Getting Started

Table of Contents
Part 1: Concepts
- Introduction
- What is train data?
- Why do we need to balance train data?
- What does "balancing data" actually look like in practice?
- Do we also need to balance test data?
- Evaluation metrics for imbalanced test data
Part 2: Code
- Setup
- Initial feature engineering
- Model purpose transformation
- Addressing categorical features
- Train test split
- Data balancing
- Models
- What if we balance the test data?
- Conclusion
- Resources
Part 1: Concepts
1. Introduction
The goal of this post is to teach python programmers why they must have balanced data for model training and how to balance those data sets. Often times, in machine learning classification problems, models will not work as well and be incomplete without performing data balancing on train data. This post will serve as an end-to-end guide for solving this problem.
2. What is train data?
Before running a model, you need to fit the model on a set of data that is distinct from the data you test it on. In other words, if you create a model based on one pool of data and run that same pool of data back through the model, and the model performs well, you likely haven’t built anything exciting or proven anything. Therefore, a common way to generate extra data is to cut off a random segment of the total data, and use the remaining data for model training and go back to the cut off (and smaller) set of data for model validation purposes.

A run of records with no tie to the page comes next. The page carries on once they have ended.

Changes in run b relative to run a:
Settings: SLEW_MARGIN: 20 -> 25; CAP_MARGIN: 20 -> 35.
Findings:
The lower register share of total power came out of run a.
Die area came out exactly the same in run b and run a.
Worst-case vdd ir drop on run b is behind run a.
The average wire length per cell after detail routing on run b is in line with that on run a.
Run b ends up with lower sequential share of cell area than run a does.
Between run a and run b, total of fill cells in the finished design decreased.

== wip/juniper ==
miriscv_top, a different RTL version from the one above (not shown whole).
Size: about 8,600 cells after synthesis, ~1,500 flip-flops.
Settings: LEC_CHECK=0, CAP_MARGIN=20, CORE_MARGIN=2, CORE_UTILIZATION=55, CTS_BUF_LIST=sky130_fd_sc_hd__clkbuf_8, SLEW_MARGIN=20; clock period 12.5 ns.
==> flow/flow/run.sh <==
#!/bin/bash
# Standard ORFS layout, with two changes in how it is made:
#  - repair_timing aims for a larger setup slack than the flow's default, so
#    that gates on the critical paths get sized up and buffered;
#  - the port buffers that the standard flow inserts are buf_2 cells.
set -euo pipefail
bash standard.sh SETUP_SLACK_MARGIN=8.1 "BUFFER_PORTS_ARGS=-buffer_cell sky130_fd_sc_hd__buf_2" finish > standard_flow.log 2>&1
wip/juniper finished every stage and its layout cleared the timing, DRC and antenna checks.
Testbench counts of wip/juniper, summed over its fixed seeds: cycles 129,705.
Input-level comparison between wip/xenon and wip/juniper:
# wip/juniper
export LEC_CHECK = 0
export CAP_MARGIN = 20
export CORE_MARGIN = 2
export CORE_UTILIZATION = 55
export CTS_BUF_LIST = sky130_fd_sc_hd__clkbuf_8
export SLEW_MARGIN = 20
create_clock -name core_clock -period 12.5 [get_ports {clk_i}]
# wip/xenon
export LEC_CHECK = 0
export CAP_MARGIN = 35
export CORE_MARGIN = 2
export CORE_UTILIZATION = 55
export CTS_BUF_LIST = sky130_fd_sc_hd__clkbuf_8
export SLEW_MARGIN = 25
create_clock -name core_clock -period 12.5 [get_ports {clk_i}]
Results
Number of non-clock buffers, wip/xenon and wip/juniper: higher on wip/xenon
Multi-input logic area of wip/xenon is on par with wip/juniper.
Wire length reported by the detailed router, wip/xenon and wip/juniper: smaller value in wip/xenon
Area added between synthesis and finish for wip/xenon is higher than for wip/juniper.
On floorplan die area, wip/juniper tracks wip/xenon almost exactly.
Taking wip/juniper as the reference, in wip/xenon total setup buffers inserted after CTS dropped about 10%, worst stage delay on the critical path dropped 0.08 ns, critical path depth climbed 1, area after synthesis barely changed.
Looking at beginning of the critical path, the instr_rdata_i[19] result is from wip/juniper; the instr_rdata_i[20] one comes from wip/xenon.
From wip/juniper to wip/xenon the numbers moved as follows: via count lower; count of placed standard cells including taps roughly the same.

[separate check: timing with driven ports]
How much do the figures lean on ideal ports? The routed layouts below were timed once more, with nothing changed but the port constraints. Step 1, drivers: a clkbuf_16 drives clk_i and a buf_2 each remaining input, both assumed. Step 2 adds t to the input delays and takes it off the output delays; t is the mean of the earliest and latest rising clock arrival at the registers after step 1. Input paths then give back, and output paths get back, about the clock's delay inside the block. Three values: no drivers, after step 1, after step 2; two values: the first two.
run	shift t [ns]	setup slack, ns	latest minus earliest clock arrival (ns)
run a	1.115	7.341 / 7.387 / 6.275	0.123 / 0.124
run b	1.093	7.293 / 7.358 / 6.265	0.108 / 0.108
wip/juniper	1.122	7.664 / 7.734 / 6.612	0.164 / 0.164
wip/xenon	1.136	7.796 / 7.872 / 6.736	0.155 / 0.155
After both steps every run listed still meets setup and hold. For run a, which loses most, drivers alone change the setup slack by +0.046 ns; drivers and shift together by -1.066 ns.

3. Why do we need to balance train data?
I am a strong believer in using extreme examples to prove points. In this case, I’d like to provide the following example to demonstrate why data balance matters in classification algorithms: say you are trying to predict whether a certain disease is likely to occur for a given person. Let’s focus on the output here, meaning the y-value we are trying to predict via our numerous features. Make up all the features you want to use as they won’t matter in a second. If we had 500 data points and 499 showed healthy people while 1 showed a diseased person and our model had 100% accuracy… well it doesn’t prove a whole lot. In fact, it proves just as much as a 99.99% accurate model where the one error was in the diseased person predicted as healthy. Having a 499-to-1 distribution of data points just doesn’t cut it as we don’t have the required level of data to develop an understanding of what may lead to disease. Balancing data gives us the same amount of information to help predict each class and therefore gives a better idea of how to respond to test data.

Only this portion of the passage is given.